2b. Bedrijven die ook 's nachts geopend kunnen zijn en aanzienlijke hinder voor omwonenden kunnen veroorzaken, zoals cafés, bars, biljartcentra en zalenverhuur. Deze bedrijven zijn over het algemeen alleen toelaatbaar in weinig gevoelige gebieden, zoals (centrum)gebieden met primair een functie voor detailhandel, horeca en voorzieningen.

Categorie 3: "zware horeca"
Bedrijven die grote hinder kunnen veroorzaken voor omwonenden, zoals dancings, discotheken en partycentra. Deze hinder kan onder andere ontstaan door een combinatie van openingstijden 's nachts en een grote verkeersaantrekkende werking. Deze bedrijven zijn alleen toelaatbaar in specifiek voor dergelijke bedrijven aangewezen gebieden.

Flexibiliteitsbepalingen

De Staat van Horeca-activiteiten is een relatief grof hulpmiddel om hinder door horeca-activiteiten in te schatten en is bovendien tijdgebonden. Het komt in de praktijk voor dat een bepaald horecabedrijf als gevolg van een geringe omvang van hinderlijke deelactiviteiten, een aangepaste werkwijze (bijvoorbeeld geen openstelling noodzakelijk in de nachturen) of bijzondere voorzieningen minder hinder veroorzaakt dan in de Staat van Horeca-activiteiten is verondersteld. In de planregels is daarom bepaald dat met een omgevingsvergunning kan worden afgeweken van de toegestane categorieën van de Staat van Horeca-activiteiten om horecabedrijven toe te staan die één categorie hoger zijn, indien het bedrijf naar aard en invloed op de omgeving geacht kan worden te behoren tot de toegestane categorieën van de Staat van horeca-activiteiten. Dit kan bijvoorbeeld van categorie 3 naar 2a, maar ook van categorie 1c naar 1b. Deze mogelijkheid tot afwijken dient met name te worden getoetst aan de aspecten verkeersaantrekkende werking, bedrijfsvloeroppervlakte en openingstijden.

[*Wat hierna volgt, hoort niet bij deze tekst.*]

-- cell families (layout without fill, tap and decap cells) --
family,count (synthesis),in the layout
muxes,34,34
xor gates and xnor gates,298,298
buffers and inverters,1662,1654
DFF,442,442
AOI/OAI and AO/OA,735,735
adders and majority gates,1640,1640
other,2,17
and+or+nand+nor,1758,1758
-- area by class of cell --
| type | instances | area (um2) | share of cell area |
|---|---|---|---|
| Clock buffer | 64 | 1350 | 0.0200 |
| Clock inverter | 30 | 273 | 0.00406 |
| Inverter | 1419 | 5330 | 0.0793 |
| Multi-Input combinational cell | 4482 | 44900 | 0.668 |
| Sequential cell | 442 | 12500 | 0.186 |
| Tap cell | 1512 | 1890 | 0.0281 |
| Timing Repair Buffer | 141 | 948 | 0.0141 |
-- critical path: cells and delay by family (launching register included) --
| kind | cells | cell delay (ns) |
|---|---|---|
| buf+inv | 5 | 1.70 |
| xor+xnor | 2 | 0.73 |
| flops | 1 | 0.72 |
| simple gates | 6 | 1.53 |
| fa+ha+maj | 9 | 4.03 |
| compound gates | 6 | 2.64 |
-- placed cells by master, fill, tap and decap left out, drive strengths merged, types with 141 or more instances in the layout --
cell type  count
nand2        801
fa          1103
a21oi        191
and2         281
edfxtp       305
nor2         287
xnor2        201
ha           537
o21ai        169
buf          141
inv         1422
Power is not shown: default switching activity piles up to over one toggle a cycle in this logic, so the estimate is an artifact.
File: config.mk
export PLATFORM = sky130hd
export DESIGN_NAME = raceVideoTop
export DESIGN_NICKNAME = d
export VERILOG_FILES = /design/src/logic/gamePkg.sv /design/src/logic/videoPkg.sv /design/src/logic/raceVideoTop.sv /design/src/logic/videoOut.sv /design/src/logic/spritePainter.sv /design/src/logic/vgaTiming.sv /design/src/logic/sceneRegs.sv
export VERILOG_INCLUDE_DIRS = /design/src /design/src/include
export SDC_FILE = /design/constraint.sdc
export NUM_CORES = 1
export LEC_CHECK = 0
export ABC_AREA = 1
export BUFFER_PORTS_ARGS = -buffer_cell sky130_fd_sc_hd__buf_2
export CAP_MARGIN = 20
export CORE_ASPECT_RATIO = 1.1
export CORE_UTILIZATION = 50
export CTS_CLUSTER_DIAMETER = 200
export CTS_CLUSTER_SIZE = 24
export DETAILED_ROUTE_END_ITERATION = 12
export PLACE_DENSITY = 0.67
export SLEW_MARGIN = 15
export SYNTH_ARGS = -nofsm -noshare
export SYNTH_HDL_FRONTEND = slang
export SYNTH_HIERARCHICAL = 1
export SYNTH_SLANG_ARGS = --single-unit
File: constraint.sdc
create_clock -name clk -period 3.1 [get_ports clk]
set_input_delay 0 -clock clk [delete_from_list [all_inputs] [get_ports clk]]
set_output_delay 0 -clock clk [all_outputs]
set_load 0.02 [all_outputs]
File: src/include/raceVideo_settings.svh
`ifndef RACEVIDEO_SETTINGS_SVH
`define RACEVIDEO_SETTINGS_SVH

// Horizontal timing in pixel clocks
`define H_ACTIVE 640
`define H_FRONT 16
`define H_SYNC 96
`define H_BACK 48
`define H_TOTAL (`H_ACTIVE + `H_FRONT + `H_SYNC + `H_BACK)

// Vertical timing in lines
`define V_ACTIVE 480
`define V_FRONT 10
`define V_SYNC 2
`define V_BACK 33
`define V_TOTAL (`V_ACTIVE + `V_FRONT + `V_SYNC + `V_BACK)

// Car sprite size
`define CAR_W 65
`define CAR_H 70

// Road edges
`define BORDER_L_END 215
`define BORDER_R_START 405

// Top line of the player car
`define PLAYER_ROW 390

// Obstacle 1 past this line shows again at the top
`define WRAP_Y 410

// Register stages in the painter
`define PAINT_LATENCY 1

`endif
File: src/logic/gamePkg.sv
package gamePkg;

	// Object positions as written by the host
	typedef logic [9:0] posXType;
	typedef logic [8:0] posYType;

	// Wishbone word and word address
	typedef logic [15:0] wbDataType;
	typedef logic [2:0] wbAddrType;

	// Register map, one word per entry
	typedef enum logic [2:0] {
		addrControl = 3'd0,
		addrObsX1 = 3'd1,
		addrObsX2 = 3'd2,
		addrObsX3 = 3'd3,
		addrObsY1 = 3'd4,
		addrObsY2 = 3'd5,
		addrPlayerX = 3'd6
	} regAddrType;

	// Control word bits
	typedef logic [1:0] ctrlType;
	localparam int ctrlSceneBit = 0;
	localparam int ctrlPlayerBit = 1;

endpackage

File: src/logic/videoPkg.sv
package videoPkg;

	//////////////////////////////////////////////////////////////////////
	// Screen coordinates
	//////////////////////////////////////////////////////////////////////

	// Column counter, wide enough for the 800 column total
	typedef logic [10:0] pixelXType;
	// Line counter for the 525 line total
	typedef logic [9:0] pixelYType;

	// One bit per colour gun
	typedef logic [2:0] rgbType;

	// Named colours
	localparam rgbType colourBlack = 3'd0;
	localparam rgbType colourGreen = 3'd3;
	localparam rgbType colourWhite = 3'd7;

	//////////////////////////////////////////////////////////////////////
	// Sync levels
	//////////////////////////////////////////////////////////////////////

	// Both VGA syncs are active low
	typedef logic syncType;
	localparam syncType syncActive = 1'b0;
	localparam syncType syncIdle = 1'b1;

endpackage

File: src/logic/raceVideoTop.sv
`timescale 1ns/1ps

module raceVideoTop import videoPkg::*, gamePkg::*; (
	input logic clk,
	input logic rstN,
	input logic wbCyc,
	input logic wbStb,
	input logic wbWe,
	input wbAddrType wbAdr,
	input wbDataType wbDatW,
	output wbDataType wbDatR,
	output logic wbAck,
	output syncType hSync,
	output syncType vSync,
	output rgbType rgb
);

	// Scan position and raw timing
	pixelXType pixelX;
	pixelYType pixelY;
	syncType hSyncRaw;
	syncType vSyncRaw;
	logic visible;
	logic frameStart;

	// Active scene
	logic paintScene;
	logic paintPlayer;
	posXType obsX1;
	posXType obsX2;
	posXType obsX3;
	posYType obsY1;
	posYType obsY2;
	posXType playerX;

	// Painter output, one clock behind the counters
	rgbType colour;

	//////////////////////////////////////////////////////////////////////
	// Host registers
	//////////////////////////////////////////////////////////////////////

	sceneRegs uSceneRegs (
		.clk(clk),
		.rstN(rstN),
		.wbCyc(wbCyc),
		.wbStb(wbStb),
		.wbWe(wbWe),
		.wbAdr(wbAdr),
		.wbDatW(wbDatW),
		.frameStart(frameStart),
		.wbDatR(wbDatR),
		.wbAck(wbAck),
		.paintScene(paintScene),
		.paintPlayer(paintPlayer),
		.obsX1(obsX1),
		.obsX2(obsX2),
		.obsX3(obsX3),
		.obsY1(obsY1),
		.obsY2(obsY2),
		.playerX(playerX)
	);

	//////////////////////////////////////////////////////////////////////
	// Video path
	//////////////////////////////////////////////////////////////////////

	vgaTiming uVgaTiming (
		.clk(clk),
		.rstN(rstN),
		.pixelX(pixelX),
		.pixelY(pixelY),
		.hSyncRaw(hSyncRaw),
		.vSyncRaw(vSyncRaw),
		.visible(visible),
		.frameStart(frameStart)
	);

	spritePainter uSpritePainter (
		.clk(clk),
		.rstN(rstN),
		.pixelX(pixelX),
		.pixelY(pixelY),
		.paintScene(paintScene),
		.paintPlayer(paintPlayer),
		.obsX1(obsX1),
		.obsX2(obsX2),
		.obsX3(obsX3),
		.obsY1(obsY1),
		.obsY2(obsY2),
		.playerX(playerX),
		.colour(colour)
	);

	// Pins two clocks after the counters
	videoOut uVideoOut (
		.clk(clk),
		.rstN(rstN),
		.hSyncRaw(hSyncRaw),
		.vSyncRaw(vSyncRaw),
		.visible(visible),
		.colour(colour),
		.hSync(hSync),
		.vSync(vSync),
		.rgb(rgb)
	);

endmodule

File: src/logic/videoOut.sv
`timescale 1ns/1ps
`include "raceVideo_settings.svh"

module videoOut import videoPkg::*; (
	input logic clk,
	input logic rstN,
	input syncType hSyncRaw,
	input syncType vSyncRaw,
	input logic visible,
	input rgbType colour,
	output syncType hSync,
	output syncType vSync,
	output rgbType rgb
);

	// Match the painter register stages
	localparam int alignDepth = `PAINT_LATENCY;

	// Delay lines for timing beside the colour path
	syncType hSyncPipe [alignDepth];
	syncType vSyncPipe [alignDepth];
	logic visiblePipe [alignDepth];

	//////////////////////////////////////////////////////////////////////
	// Alignment
	//////////////////////////////////////////////////////////////////////

	always_ff @(posedge clk or negedge rstN) begin
		if (!rstN) begin
			for (int i = 0; i < alignDepth; i++) begin
				hSyncPipe[i] <= syncIdle;
				vSyncPipe[i] <= syncIdle;
				visiblePipe[i] <= 1'b0;
			end
		end else begin
			hSyncPipe[0] <= hSyncRaw;
			vSyncPipe[0] <= vSyncRaw;
			visiblePipe[0] <= visible;
			// Remaining stages when the painter gets deeper
			for (int i = 1; i < alignDepth; i++) begin
				hSyncPipe[i] <= hSyncPipe[i - 1];
				vSyncPipe[i] <= vSyncPipe[i - 1];
				visiblePipe[i] <= visiblePipe[i - 1];
			end
		end
	end

	// Pin registers, black in blanking
	always_ff @(posedge clk or negedge rstN) begin
		if (!rstN) begin
			hSync <= syncIdle;
			vSync <= syncIdle;
			rgb <= colourBlack;
		end else begin
			hSync <= hSyncPipe[alignDepth - 1];
			vSync <= vSyncPipe[alignDepth - 1];
			rgb <= visiblePipe[alignDepth - 1] ? colour : colourBlack;
		end
	end

endmodule

File: src/logic/spritePainter.sv
`timescale 1ns/1ps
`include "raceVideo_settings.svh"

module spritePainter import videoPkg::*, gamePkg::*; (
	input logic clk,
	input logic rstN,
	input pixelXType pixelX,
	input pixelYType pixelY,
	input logic paintScene,
	input logic paintPlayer,
	input posXType obsX1,
	input posXType obsX2,
	input posXType obsX3,
	input posYType obsY1,
	input posYType obsY2,
	input posXType playerX,
	output rgbType colour
);

	// Sizes and fixed screen features
	localparam pixelXType carW = pixelXType'(`CAR_W);
	localparam pixelYType carH = pixelYType'(`CAR_H);
	localparam pixelXType hActive = pixelXType'(`H_ACTIVE);
	localparam pixelYType vActive = pixelYType'(`V_ACTIVE);
	localparam pixelXType borderLEnd = pixelXType'(`BORDER_L_END);
	localparam pixelXType borderRStart = pixelXType'(`BORDER_R_START);
	localparam pixelYType playerTop = pixelYType'(`PLAYER_ROW);
	localparam pixelYType playerBottom = pixelYType'(`PLAYER_ROW + `CAR_H);
	localparam pixelYType wrapY = pixelYType'(`WRAP_Y);

	//////////////////////////////////////////////////////////////////////
	// Sprite edges
	//////////////////////////////////////////////////////////////////////

	// Right and bottom edges in counter width so the sums never wrap
	pixelXType obs1XEnd;
	pixelXType obs2XEnd;
	pixelXType obs3XEnd;
	pixelXType playerXEnd;
	pixelYType obs1YEnd;
	pixelYType obs2YEnd;
	pixelYType wrapYEnd;

	// Per layer hits
	logic inBorder;
	logic inObs1;
	logic inObs2;
	logic inWrap;
	logic inPlayer;

	// Colour for the current pixel
	rgbType nextColour;

	assign obs1XEnd = pixelXType'(obsX1) + carW;
	assign obs2XEnd = pixelXType'(obsX2) + carW;
	assign obs3XEnd = pixelXType'(obsX3) + carW;
	assign playerXEnd = pixelXType'(playerX) + carW;
	assign obs1YEnd = pixelYType'(obsY1) + carH;
	assign obs2YEnd = pixelYType'(obsY2) + carH;
	// Part of obstacle 1 that ran off the bottom
	assign wrapYEnd = pixelYType'(obsY1) - wrapY;

	//////////////////////////////////////////////////////////////////////
	// Hit tests, all strict
	//////////////////////////////////////////////////////////////////////

	// Left or right roadside strip
	assign inBorder = (pixelY > 0) && (pixelY < vActive)
		&& (((pixelX > 0) && (pixelX < borderLEnd))
		|| ((pixelX > borderRStart) && (pixelX < hActive)));

	assign inObs1 = (pixelX > obsX1) && (pixelX < obs1XEnd)
		&& (pixelY > obsY1) && (pixelY < obs1YEnd);

	assign inObs2 = (pixelX > obsX2) && (pixelX < obs2XEnd)
		&& (pixelY > obsY2) && (pixelY < obs2YEnd);

	// Third car only once obstacle 1 passes the wrap line
	assign inWrap = (obsY1 > wrapY)
		&& (pixelX > obsX3) && (pixelX < obs3XEnd)
		&& (pixelY > 0) && (pixelY < wrapYEnd);

	// Player car on its fixed row
	assign inPlayer = (pixelX > playerX) && (pixelX < playerXEnd)
		&& (pixelY > playerTop) && (pixelY < playerBottom);

	// Later layers win
	always_comb begin
		nextColour = colourBlack;
		if (paintScene) begin
			if (inBorder) begin
				nextColour = colourGreen;
			end
			if (inObs1 || inObs2 || inWrap) begin
				nextColour = colourWhite;
			end
		end
		if (paintPlayer && inPlayer) begin
			nextColour = colourWhite;
		end
	end

	// One clock of latency
	always_ff @(posedge clk or negedge rstN) begin
		if (!rstN) begin
			colour <= colourBlack;
		end else begin
			colour <= nextColour;
		end
	end

endmodule

File: src/logic/vgaTiming.sv
`timescale 1ns/1ps
`include "raceVideo_settings.svh"

module vgaTiming import videoPkg::*; (
	input logic clk,
	input logic rstN,
	output pixelXType pixelX,
	output pixelYType pixelY,
	output syncType hSyncRaw,
	output syncType vSyncRaw,
	output logic visible,
	output logic frameStart
);

	// Horizontal points in columns
	localparam pixelXType hActive = pixelXType'(`H_ACTIVE);
	localparam pixelXType hSyncStart = pixelXType'(`H_ACTIVE + `H_FRONT);
	localparam pixelXType hSyncEnd = pixelXType'(`H_ACTIVE + `H_FRONT + `H_SYNC);
	localparam pixelXType hTotal = pixelXType'(`H_TOTAL);

	// Vertical points in lines
	localparam pixelYType vActive = pixelYType'(`V_ACTIVE);
	localparam pixelYType vSyncStart = pixelYType'(`V_ACTIVE + `V_FRONT);
	localparam pixelYType vSyncEnd = pixelYType'(`V_ACTIVE + `V_FRONT + `V_SYNC);
	localparam pixelYType vTotal = pixelYType'(`V_TOTAL);

	// Last column of a line and last line of a frame
	logic lineEnd;
	logic frameEnd;

	assign lineEnd = (pixelX == hTotal - 1'b1);
	assign frameEnd = (pixelY == vTotal - 1'b1);

	//////////////////////////////////////////////////////////////////////
	// Scan counters
	//////////////////////////////////////////////////////////////////////

	always_ff @(posedge clk or negedge rstN) begin
		if (!rstN) begin
			pixelX <= '0;
			pixelY <= '0;
		end else if (lineEnd) begin
			pixelX <= '0;
			// Next line or back to the top
			if (frameEnd) begin
				pixelY <= '0;
			end else begin
				pixelY <= pixelY + 1'b1;
			end
		end else begin
			pixelX <= pixelX + 1'b1;
		end
	end

	//////////////////////////////////////////////////////////////////////
	// Decoded windows
	//////////////////////////////////////////////////////////////////////

	// Sync pulses inside the blanking intervals
	assign hSyncRaw = (pixelX >= hSyncStart && pixelX < hSyncEnd) ? syncActive : syncIdle;
	assign vSyncRaw = (pixelY >= vSyncStart && pixelY < vSyncEnd) ? syncActive : syncIdle;

	// 640x480 drawn area
	assign visible = (pixelX < hActive) && (pixelY < vActive);

	// First pixel after the last visible line
	assign frameStart = (pixelX == '0) && (pixelY == vActive);

	// Counters never leave the frame
	counterRange: assert property (@(posedge clk) disable iff (!rstN)
		(pixelX < hTotal) && (pixelY < vTotal));

endmodule

File: src/logic/sceneRegs.sv
`timescale 1ns/1ps

module sceneRegs import gamePkg::*; (
	input logic clk,
	input logic rstN,
	input logic wbCyc,
	input logic wbStb,
	input logic wbWe,
	input wbAddrType wbAdr,
	input wbDataType wbDatW,
	input logic frameStart,
	output wbDataType wbDatR,
	output logic wbAck,
	output logic paintScene,
	output logic paintPlayer,
	output posXType obsX1,
	output posXType obsX2,
	output posXType obsX3,
	output posYType obsY1,
	output posYType obsY2,
	output posXType playerX
);

	// New request, not yet acked
	logic wbReq;

	// Staging bank seen by the host
	ctrlType stageCtrl;
	posXType stageObsX1;
	posXType stageObsX2;
	posXType stageObsX3;
	posYType stageObsY1;
	posYType stageObsY2;
	posXType stagePlayerX;

	// Active bank seen by the painter
	ctrlType activeCtrl;

	// Staging word at wbAdr
	wbDataType readMux;

	assign wbReq = wbCyc && wbStb && !wbAck;

	assign paintScene = activeCtrl[ctrlSceneBit];
	assign paintPlayer = activeCtrl[ctrlPlayerBit];

	//////////////////////////////////////////////////////////////////////
	// Host side
	//////////////////////////////////////////////////////////////////////

	// Zero extended fields, zero above the map
	always_comb begin
		readMux = '0;
		case (regAddrType'(wbAdr))
			addrControl: readMux = wbDataType'(stageCtrl);
			addrObsX1: readMux = wbDataType'(stageObsX1);
			addrObsX2: readMux = wbDataType'(stageObsX2);
			addrObsX3: readMux = wbDataType'(stageObsX3);
			addrObsY1: readMux = wbDataType'(stageObsY1);
			addrObsY2: readMux = wbDataType'(stageObsY2);
			addrPlayerX: readMux = wbDataType'(stagePlayerX);
			default: readMux = '0;
		endcase
	end

	// Single cycle ack, read data held with it
	always_ff @(posedge clk or negedge rstN) begin
		if (!rstN) begin
			wbAck <= 1'b0;
			wbDatR <= '0;
		end else begin
			wbAck <= wbReq;
			if (wbReq && !wbWe) begin
				wbDatR <= readMux;
			end
		end
	end

	// Writes land on the ack edge
	// high bits beyond each field are dropped
	always_ff @(posedge clk or negedge rstN) begin
		if (!rstN) begin
			stageCtrl <= '0;
			stageObsX1 <= '0;
			stageObsX2 <= '0;
			stageObsX3 <= '0;
			stageObsY1 <= '0;
			stageObsY2 <= '0;
			stagePlayerX <= '0;
		end else if (wbReq && wbWe) begin
			case (regAddrType'(wbAdr))
				addrControl: stageCtrl <= wbDatW[$bits(ctrlType)-1:0];
				addrObsX1: stageObsX1 <= wbDatW[$bits(posXType)-1:0];
				addrObsX2: stageObsX2 <= wbDatW[$bits(posXType)-1:0];
				addrObsX3: stageObsX3 <= wbDatW[$bits(posXType)-1:0];
				addrObsY1: stageObsY1 <= wbDatW[$bits(posYType)-1:0];
				addrObsY2: stageObsY2 <= wbDatW[$bits(posYType)-1:0];
				addrPlayerX: stagePlayerX <= wbDatW[$bits(posXType)-1:0];
				default: ;
			endcase
		end
	end

	//////////////////////////////////////////////////////////////////////
	// Frame boundary copy
	//////////////////////////////////////////////////////////////////////

	// Whole bank at once so a frame never mixes old and new values
	always_ff @(posedge clk or negedge rstN) begin
		if (!rstN) begin
			activeCtrl <= '0;
			obsX1 <= '0;
			obsX2 <= '0;
			obsX3 <= '0;
			obsY1 <= '0;
			obsY2 <= '0;
			playerX <= '0;
		end else if (frameStart) begin
			activeCtrl <= stageCtrl;
			obsX1 <= stageObsX1;
			obsX2 <= stageObsX2;
			obsX3 <= stageObsX3;
			obsY1 <= stageObsY1;
			obsY2 <= stageObsY2;
			playerX <= stagePlayerX;
		end
	end

	// Ack is a single pulse
	ackOnePulse: assert property (@(posedge clk) disable iff (!rstN)
		wbAck |=> !wbAck);

	// No ack without a request the cycle before
	ackAfterReq: assert property (@(posedge clk) disable iff (!rstN)
		wbAck |-> $past(wbCyc && wbStb));

endmodule

==> results of run 1 <==
## power by group
part	internal, uW	switching [uW]	leakage [uW]	total [uW]
Combinational	132	273	0.00415	405
Sequential	2280	170	0.00217	2450
Clock	1110	1010	0.000294	2120
## per-stage QoR
stage	utilization	cells	total power (uW)
after floorplan	-	1448	2650
after global placement	0.534	1743	2850
after detailed placement	0.534	1743	2860
after CTS	0.567	1788	4990
after global routing	0.567	1788	5160
final	0.567	1788	4970
## metal layers
layer | wire length, um | up-vias | track usage | part of all wire
li1 | - | 4804 | - | -
met1 | 13500 | 4543 | 0.345 | 0.46
met2 | 13300 | 295 | 0.421 | 0.46
met3 | 1140 | 72 | 0.0299 | 0.039
met4 | 1120 | 0 | 0.108 | 0.038
met5 | 0 | - | 0 | 0
## kinds of logic after synthesis
group	share of synthesized area
simple gates	0.249
buf+inv	0.0826
compound gates	0.0766
flops	0.353
fa+ha+maj	0.148
mux	0.0549
xor+xnor	0.0351
other cells	0.000326
## repair_timing
item                                    in CTS  in global routing
hold buffers                                13                  0
resized for setup                            0                  0
endpoints found under the setup margin       0                  0
buffers inserted                             0                  0
hold endpoints to repair                   108                  0
## cell usage after synthesis (5+ instances only)
cell type,n,area share
sky130_fd_sc_hd__nand2_2,6,0.0033
sky130_fd_sc_hd__nand3_2,5,0.0044
sky130_fd_sc_hd__mux2_2,56,0.055
sky130_fd_sc_hd__clkbuf_1,13,0.0042
sky130_fd_sc_hd__xor2_1,41,0.031
sky130_fd_sc_hd__nor4_1,6,0.0033
sky130_fd_sc_hd__inv_1,176,0.057
sky130_fd_sc_hd__nor3_1,6,0.0026
sky130_fd_sc_hd__o21ai_0,79,0.034
sky130_fd_sc_hd__nand2_1,371,0.12
sky130_fd_sc_hd__a21oi_1,56,0.024
sky130_fd_sc_hd__o21bai_1,7,0.0046
sky130_fd_sc_hd__buf_2,22,0.0096
sky130_fd_sc_hd__inv_2,8,0.0026
sky130_fd_sc_hd__buf_4,7,0.0046
sky130_fd_sc_hd__nand4_1,59,0.032
sky130_fd_sc_hd__nor2_1,104,0.034
sky130_fd_sc_hd__xnor2_1,5,0.0038
sky130_fd_sc_hd__nand3_1,63,0.027
sky130_fd_sc_hd__ha_1,136,0.15
sky130_fd_sc_hd__nor2_2,7,0.0038
sky130_fd_sc_hd__dfrtp_1,158,0.34
## critical path, delay by kind of cell, from the launching register on
family	cells	cell delay [ps]
adder cells (fa/ha/maj)	2	540
AND/OR/NAND/NOR	15	1620
flip-flops	1	370
buffers and inverters	1	80
## layout make-up
cell class | instances | area share
multi-input combinational | 1054 | 0.514
sequential | 162 | 0.321
inverter | 186 | 0.0554
clock buffer | 18 | 0.0347
timing repair buffer | 59 | 0.0335
tap | 295 | 0.0292
clock inverter | 14 | 0.0123
## worst min path at each step
stage	startpoint	end	slack, ps	cells past startpoint
5_1_grt	wbWe	uSceneRegs/wbDatR[1]$_DFFE_PN0P_	30	5
4_1_cts	wbWe	uSceneRegs/wbDatR[3]$_DFFE_PN0P_	3	5
6_report	wbWe	uSceneRegs/wbDatR[0]$_DFFE_PN0P_	10	5
3_5_place_dp	rstN	uSpritePainter/colour[2]$_DFF_PN0_	100	1
3_3_place_gp	rstN	uSpritePainter/colour[2]$_DFF_PN0_	110	1
2_1_floorplan	rstN	uSceneRegs/activeCtrl[0]$_DFFE_PN0P_	-300	0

Daarnaast is het mogelijk dat bepaalde horeca-activiteiten zich aandienen, die niet zijn genoemd in de Staat van Horeca-activiteiten. In de planregels is daarom bepaald dat met een omgevingsvergunning kan worden afgeweken van de toegestane categorieën van de Staat van Horeca-activiteiten om horecabedrijven toe te staan die niet zijn genoemd in de Staat van Horeca-activiteiten, indien het bedrijf naar aard en invloed op de omgeving geacht kan worden te behoren tot de toegestane categorieën van de Staat van horeca-activiteiten.

Verder is het denkbaar dat in de planperiode het algemene beeld van de in de Staat van Horeca-activiteiten genoemde horeca-activiteiten zich als gevolg van bepaalde ontwikkelingen wijzigt. Om hierop adequaat te kunnen reageren, zijn burgemeester en wethouders bevoegd om via een wijziging de categorie-indeling van de bedrijven in de Staat van Horeca-activiteiten aan te passen.